On Tue, 2005-05-03 at 05:33, Thomas Sandlaß wrote:
> Luke Palmer wrote:

> >>BTW, what does $.foo outside of class scope mean? 

> > It means: 

> >     BEGIN { die "Can't use \$.foo outside of class scope"; }
> 
> That contradicts $Larry's statement: "By the way, this probably goes along
> with a policy of allowing $.foo, @.foo, and %.foo outside of the class as 
> well.
> These would not refer to the actual attribute, but would call $self.foo()
> underneath (except in the class that actually defines the attribute)."
> 
> OK, he has got a 'probably' there.

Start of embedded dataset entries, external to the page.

Setup of job 8338:
// JAM
module JAM (
input CLK,
input RST,
output reg [2:0] W,
output reg [2:0] J,
input [6:0] Cost,
output [3:0] MatchCount,
output [9:0] MinCost,
output Valid );
Size: about 1600 cells after synthesis, roughly 160 flip-flops, about 30 I/O pins, ~14000 um^2 of cells after synthesis.
==> flow/config.mk <==
export PLATFORM = sky130hd
export DESIGN_NAME = JAM
export DESIGN_NICKNAME = JAM
export VERILOG_FILES = /design/flow/design.v
export SDC_FILE = /design/flow/constraint.sdc
export NUM_CORES = 4
export LEC_CHECK = 0
export CAP_MARGIN = 20
export CORE_ASPECT_RATIO = 0.73
export CORE_MARGIN = 2
export CORE_UTILIZATION = 40
export CTS_CLUSTER_DIAMETER = 25
export HOLD_SLACK_MARGIN = 0.25
export SLEW_MARGIN = 15
==> flow/constraint.sdc <==
create_clock -name core_clock -period 7.64 [get_ports {CLK}]
set_input_delay 1.5280 -clock core_clock [delete_from_list [all_inputs] [get_ports {CLK}]]
set_output_delay 1.5280 -clock core_clock [all_outputs]
set_load 0.01 [all_outputs]
run.sh (not shown) runs the stock make flow with config.mk's settings and CLKGATE_MAP_FILE=.
Here is what was changed in the inputs of job 7505 compared with job 8338.
Settings: SETUP_SLACK_MARGIN now -0.6, previously not set; CTS_CLUSTER_DIAMETER no longer set, was 25; SLEW_MARGIN now 20, was 15; HOLD_SLACK_MARGIN no longer set, was 0.25; CORE_ASPECT_RATIO no longer set, was 0.73; the clock period (ns, I/O delays scaled along) now 6.2, was 7.64.
Results
Among job 7505 and job 8338, a clean, completed layout was produced by job 8338 alone.
Layout checks on job 7505: not met. Flow itself completed; violations: negative setup slack.
Job 8338 → job 7505: core utilization saw an increase, sum of buffers and inverters on the critical path saw an increase, routed length on met2 saw an increase, cell internal power dissipation saw an increase.
Sort job 7505 and job 8338 by buffer share of cell area desc -> top: job 7505
Going from job 8338 to job 7505, the fill cell instance count of the final layout was found to have gone down by about 1.7%.
On job 7505: layout-stage area growth over the synthesis result is 4.6 points higher than what job 8338 gave.
### job 7505 -> job 2975
Settings: CTS_CLUSTER_DIAMETER newly set to 228; SETUP_SLACK_MARGIN removed (was -0.6); CORE_ASPECT_RATIO newly set to 0.79; CORE_UTILIZATION changed from 40 to 42; CTS_CLUSTER_SIZE newly set to 53.
==> comparison <==
- For job 7505, the critical-path cell with the highest stage delay was fa_1, unlike job 2975, where it was edfxtp_1.
- On global routing met2 resource utilization: between job 2975 and job 7505, it ends up lower for job 2975.
- Summary — layout filler cell count, job 2975 relative to job 7505: lower, by 360.
- Wire length went up by a few percent going from job 7505 to job 2975.
- Job 2975 has completed all stages; timing, DRC and antenna checks passed.
The following lists how job 291 was set up differently from job 2975:
Settings: MIN_ROUTING_LAYER: unset -> met1; CELL_PAD_IN_SITES_GLOBAL_PLACEMENT: unset -> 2; CTS_CLUSTER_SIZE: 53 -> unset; SETUP_SLACK_MARGIN: unset -> 1.47; GPL_ROUTABILITY_DRIVEN: unset -> 1; ABC_AREA: unset -> 1; CTS_CLUSTER_DIAMETER: 228 -> 188; CORE_ASPECT_RATIO: 0.79 -> unset; PLACE_DENSITY: unset -> 0.49; CORE_UTILIZATION: 42 -> 40; SLEW_MARGIN: 20 -> 0; MAX_ROUTING_LAYER: unset -> met4.
Findings:
From job 2975 to job 291 the numbers moved as follows: area growth from synthesis to layout +1.3 points; via count down 830.
In terms of area occupied by registers, job 291 and job 2975 differ only marginally.
Lower total design power goes to job 2975 over job 291.
Area: job 291 vs job 2975 -> job 291 smaller
A master of the slowest instance on the critical path of fa_2 is what job 291 shows, while edfxtp_1 belongs to job 2975.
Measured against job 2975, the routed length on met3 of job 291 comes out at 0.62 times the reference value.
Note that the final routed wire length divided by cell count recorded for job 2975 amounts to 1.12 times the value seen in job 291.
Worst hold margin: job 291 and job 2975 compared, lower one is job 291
Per the comparison of job 291 with job 2975, transition time at the pin with the least slew margin dropped 0.044 ns; post-synthesis share of cell area spent on xor and xnor gates dropped 0.76 points.
### job 291 -> job 4834
Settings: GPL_ROUTABILITY_DRIVEN: 1 -> unset; CORE_UTILIZATION: 40 -> 60; CTS_CLUSTER_DIAMETER: 188 -> 384; SETUP_SLACK_MARGIN: 1.47 -> unset; PLACE_DENSITY: 0.49 -> unset; CELL_PAD_IN_SITES_GLOBAL_PLACEMENT: 2 -> unset; MAX_ROUTING_LAYER: met4 -> unset; CTS_CLUSTER_SIZE: unset -> 53; MIN_ROUTING_LAYER: met1 -> unset; SLEW_MARGIN: 0 -> 20; ABC_AREA: 1 -> unset.
Findings:
Comparing job 291 and job 4834, the lower net count of the finished layout was measured on job 4834.
Taking job 291 as the reference, in job 4834 area reported by Yosys stat up about 11%; clock-net power moved down.
For job 4834, the critical path's slowest cell was edfxtp_1, unlike job 291, where it was fa_2.
For job 5625, these inputs were changed with respect to job 4834:
Settings: CTS_CLUSTER_DIAMETER no longer set, was 384; CTS_CLUSTER_SIZE no longer set, was 53; CORE_UTILIZATION now 49, was 60; the clock period (ns, I/O delays scaled along) now 3.82, was 6.2.
## What came out
- Taking job 4834 as the reference, in job 5625 setup slack of the critical path after layout decreased 2.22 ns, instance count of the mapped netlist essentially unchanged.
- From the logs: job 5625 reached the end of the flow and failed the layout checks with negative setup slack.
- Delta (job 5625 minus job 4834): combinational power picked up an extra about 110%, final period utilization picked up an extra 57 points.
- Comparing job 4834 and job 5625, the lower number of tap cells added at floorplan is on job 4834.
- Re number of buffers between clock root and the deepest sink: no difference whatsoever between job 4834 and job 5625.
- Job 5625 vs job 4834: total stage count of the critical path up in job 5625
- Diff job 4834 -> job 5625: proportion of power drawn by combinational gates has increased, cell area up 22%, final wirelength climbed about 17%.
- Critical path required time in job 5625 is 2.40 ns below job 4834.

========
The RTL this note starts from:
==> flow/design.v <==
module JAM (
input CLK,
input RST,
output reg [2:0] W,
output reg [2:0] J,
input [6:0] Cost,
output [3:0] MatchCount,
output [9:0] MinCost,
output Valid );
parameter INIT  = 4'b0000;
parameter COMP  = 4'b0001;
parameter CHAN  = 4'b0010;
parameter FIND  = 4'b0011;
parameter EXCH  = 4'b0100;
parameter REV   = 4'b0101;
parameter GIVE  = 4'b0110;
parameter COUNT = 4'b0111;
parameter VALID = 4'b1000;
reg [3:0] curr_state;
reg [3:0] next_state;
parameter [0:3*128-1] mapTbl = {3'd7, 3'd6, 3'd5, 3'd6, 3'd4, 3'd6, 3'd5, 3'd6, 3'd3, 3'd6, 3'd5, 3'd6, 3'd4, 3'd6, 3'd5, 3'd6,
                            	3'd2, 3'd6, 3'd5, 3'd6, 3'd4, 3'd6, 3'd5, 3'd6, 3'd3, 3'd6, 3'd5, 3'd6, 3'd4, 3'd6, 3'd5, 3'd6,
                            	3'd1, 3'd6, 3'd5, 3'd6, 3'd4, 3'd6, 3'd5, 3'd6, 3'd3, 3'd6, 3'd5, 3'd6, 3'd4, 3'd6, 3'd5, 3'd6,
                	            3'd2, 3'd6, 3'd5, 3'd6, 3'd4, 3'd6, 3'd5, 3'd6, 3'd3, 3'd6, 3'd5, 3'd6, 3'd4, 3'd6, 3'd5, 3'd6,
                		  	    3'd0, 3'd6, 3'd5, 3'd6, 3'd4, 3'd6, 3'd5, 3'd6, 3'd3, 3'd6, 3'd5, 3'd6, 3'd4, 3'd6, 3'd5, 3'd6,
                			    3'd2, 3'd6, 3'd5, 3'd6, 3'd4, 3'd6, 3'd5, 3'd6, 3'd3, 3'd6, 3'd5, 3'd6, 3'd4, 3'd6, 3'd5, 3'd6,
                			    3'd1, 3'd6, 3'd5, 3'd6, 3'd4, 3'd6, 3'd5, 3'd6, 3'd3, 3'd6, 3'd5, 3'd6, 3'd4, 3'd6, 3'd5, 3'd6,
                				3'd2, 3'd6, 3'd5, 3'd6, 3'd4, 3'd6, 3'd5, 3'd6, 3'd3, 3'd6, 3'd5, 3'd6, 3'd4, 3'd6, 3'd5, 3'd6};
reg [0:6] compare;
reg [3:0] permutation [0:7];
reg [3:0] permutation_rot [0:7];
reg [3:0] permutation_ex [0:7];
reg [1:0] FIND_count;
wire [2:0] rot;
wire done;
reg [3:0] matchcount;
reg [9:0] mincost;
always@(posedge CLK) begin
	if(RST) curr_state <= INIT;
	else    curr_state <= next_state; 
end 
always@(*)begin
	case (curr_state)
	INIT  : next_state = COMP;
	COMP  : next_state = CHAN;  
	CHAN  : next_state = FIND;  
	FIND  : if(FIND_count==2) next_state = EXCH;  
	        else next_state = FIND;
	EXCH  : next_state = REV;  
	REV   : next_state = GIVE;  
	GIVE  : next_state = COUNT;
	COUNT : if(done) next_state = VALID;
			else next_state = COMP;
	VALID : next_state =  INIT;
	default : next_state = INIT;
	endcase
end
reg [3:0] count;
reg [9:0] cost;
reg start;
always@(posedge CLK) begin
	if(RST) start <= 0;
	else if(~RST) start <= 1;
	else start <= start;
end 
always@(posedge CLK) begin
	if(RST) begin
		W <= 0;
		J <= 0;
		count <= 1;
	end
	else begin
		W <= count >= 8 ? 0 : count;
		J <= permutation[count >= 8 ? 0 : count];
		if(count == 10) begin
			count <= 2;
			W <= 1;
			J <= permutation[1];
		end
		else begin
			count <= count + 1;
		end
	end
end
always@(posedge CLK) begin
	if(curr_state==INIT) begin
		mincost <= 10'd1023;
		matchcount <= 0;
		cost <= 0;
	end
	else if(start)begin
		cost <= cost + Cost;
		if(count == 10) begin
			if(cost < mincost)begin
				mincost <= cost;
				matchcount <= 1;
			end
			else if(cost == mincost)begin
				matchcount <= matchcount + 1;
			end
			cost <= 0;
		end
	end
end
assign MatchCount = matchcount;
assign MinCost = mincost;
always@(posedge CLK)begin
	if(curr_state == COMP) begin
		compare[6] <= permutation[6] < permutation[7];
		compare[5] <= permutation[5] < permutation[6];
		compare[4] <= permutation[4] < permutation[5];
		compare[3] <= permutation[3] < permutation[4];
		compare[2] <= permutation[2] < permutation[3];
		compare[1] <= permutation[1] < permutation[2];
		compare[0] <= permutation[0] < permutation[1];
	end
end
assign rot = mapTbl[compare*3+:3];
always @(posedge CLK) begin
	if(curr_state == CHAN) begin
  		permutation_rot[0] <= 0<=rot || (0>rot && permutation[0]<permutation[rot]) ? 8 : permutation[0];
  		permutation_rot[1] <= 1<=rot || (1>rot && permutation[1]<permutation[rot]) ? 8 : permutation[1];
  		permutation_rot[2] <= 2<=rot || (2>rot && permutation[2]<permutation[rot]) ? 8 : permutation[2];
  		permutation_rot[3] <= 3<=rot || (3>rot && permutation[3]<permutation[rot]) ? 8 : permutation[3];
  		permutation_rot[4] <= 4<=rot || (4>rot && permutation[4]<permutation[rot]) ? 8 : permutation[4];
  		permutation_rot[5] <= 5<=rot || (5>rot && permutation[5]<permutation[rot]) ? 8 : permutation[5];
  		permutation_rot[6] <= 6<=rot || (6>rot && permutation[6]<permutation[rot]) ? 8 : permutation[6];
  		permutation_rot[7] <= 7<=rot || (7>rot && permutation[7]<permutation[rot]) ? 8 : permutation[7];
  	end
end
reg [2:0] minIdx1;
reg [2:0] minIdx2;
reg [2:0] minIdx3;
reg [2:0] minIdx4;
reg [2:0] minIdx11;
reg [2:0] minIdx22;
reg [2:0] minIdx;
always@(posedge CLK)begin
	if(curr_state==INIT) begin
		FIND_count <= 0;
	end
	if(curr_state==FIND && FIND_count==0)begin
		minIdx4 <= permutation_rot[7] > permutation_rot[6] ? 6 : 7;
		minIdx3 <= permutation_rot[5] > permutation_rot[4] ? 4 : 5;
		minIdx2 <= permutation_rot[3] > permutation_rot[2] ? 2 : 3;
		minIdx1 <= permutation_rot[1] > permutation_rot[0] ? 0 : 1;
		FIND_count <= 1;
	end
	else if(curr_state==FIND && FIND_count==1)begin
		minIdx22 <= permutation_rot[minIdx4] > permutation_rot[minIdx3] ? minIdx3 : minIdx4;
		minIdx11 <= permutation_rot[minIdx2] > permutation_rot[minIdx1] ? minIdx1 : minIdx2;
		FIND_count <= 2;
	end
	else if(curr_state==FIND && FIND_count==2)begin
		minIdx <= permutation_rot[minIdx22] > permutation_rot[minIdx11] ? minIdx11 : minIdx22;
		FIND_count <= 0;
	end
	else begin
		FIND_count <= 0;
	end
end
always@(posedge CLK) begin
	if(curr_state==COMP) begin
		permutation_ex[0] <= permutation[0];
		permutation_ex[1] <= permutation[1];
		permutation_ex[2] <= permutation[2];
		permutation_ex[3] <= permutation[3];
		permutation_ex[4] <= permutation[4];
		permutation_ex[5] <= permutation[5];
		permutation_ex[6] <= permutation[6];
		permutation_ex[7] <= permutation[7];
	end
	else if(curr_state==EXCH) begin
		permutation_ex[rot] <= permutation[minIdx];
		permutation_ex[minIdx] <= permutation[rot];
	end
	else if(curr_state == REV)begin
		if(0>rot)
			permutation_ex[0] <= permutation_ex[7-(0-rot-1)];
		if(1>rot)
			permutation_ex[1] <= permutation_ex[7-(1-rot-1)];
		if(2>rot)
			permutation_ex[2] <= permutation_ex[7-(2-rot-1)];
		if(3>rot)
			permutation_ex[3] <= permutation_ex[7-(3-rot-1)];
		if(4>rot)
			permutation_ex[4] <= permutation_ex[7-(4-rot-1)];
		if(5>rot)
			permutation_ex[5] <= permutation_ex[7-(5-rot-1)];
		if(6>rot)
			permutation_ex[6] <= permutation_ex[7-(6-rot-1)];
		if(7>rot)
			permutation_ex[7] <= permutation_ex[7-(7-rot-1)];
	end
end
always@(posedge CLK)begin
	if(curr_state == INIT) begin
		permutation[0] <= 0;
		permutation[1] <= 1;
		permutation[2] <= 2;
		permutation[3] <= 3;
		permutation[4] <= 4;
		permutation[5] <= 5;
		permutation[6] <= 6;
		permutation[7] <= 7;
	end
	else if(curr_state == GIVE) begin
		permutation[0] <= permutation_ex[0];
		permutation[1] <= permutation_ex[1];
		permutation[2] <= permutation_ex[2];
		permutation[3] <= permutation_ex[3];
		permutation[4] <= permutation_ex[4];
		permutation[5] <= permutation_ex[5];
		permutation[6] <= permutation_ex[6];
		permutation[7] <= permutation_ex[7];
	end
end
assign done = compare==0;
assign Valid = (curr_state == VALID);
endmodule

Would it be the one character saver
> $.foo == $_.foo outside class scope, $.foo == $?SELF.foo in methods
> of derived (or even unrelated?) classes and direct access to the instance
> variable in the class scope that has the corresponding 'has $.foo' 
> declaration?

If it's ever $_, then you have the problem where the code:

        given $someobj {
                when $.foo {...}
        }

gets wrapped in a method later in the project:

        class X {
                method y {
                        given $someobj {
                                when $.foo {...}
                        }
                }
        }

Now you have two options: either it's ALWAYS $?SELF.foo because it's
inside a method (and thus, this code is now wrong), or it's only
$?SELF.foo if X or any ancestor has a $.foo, otherwise it's $_.foo.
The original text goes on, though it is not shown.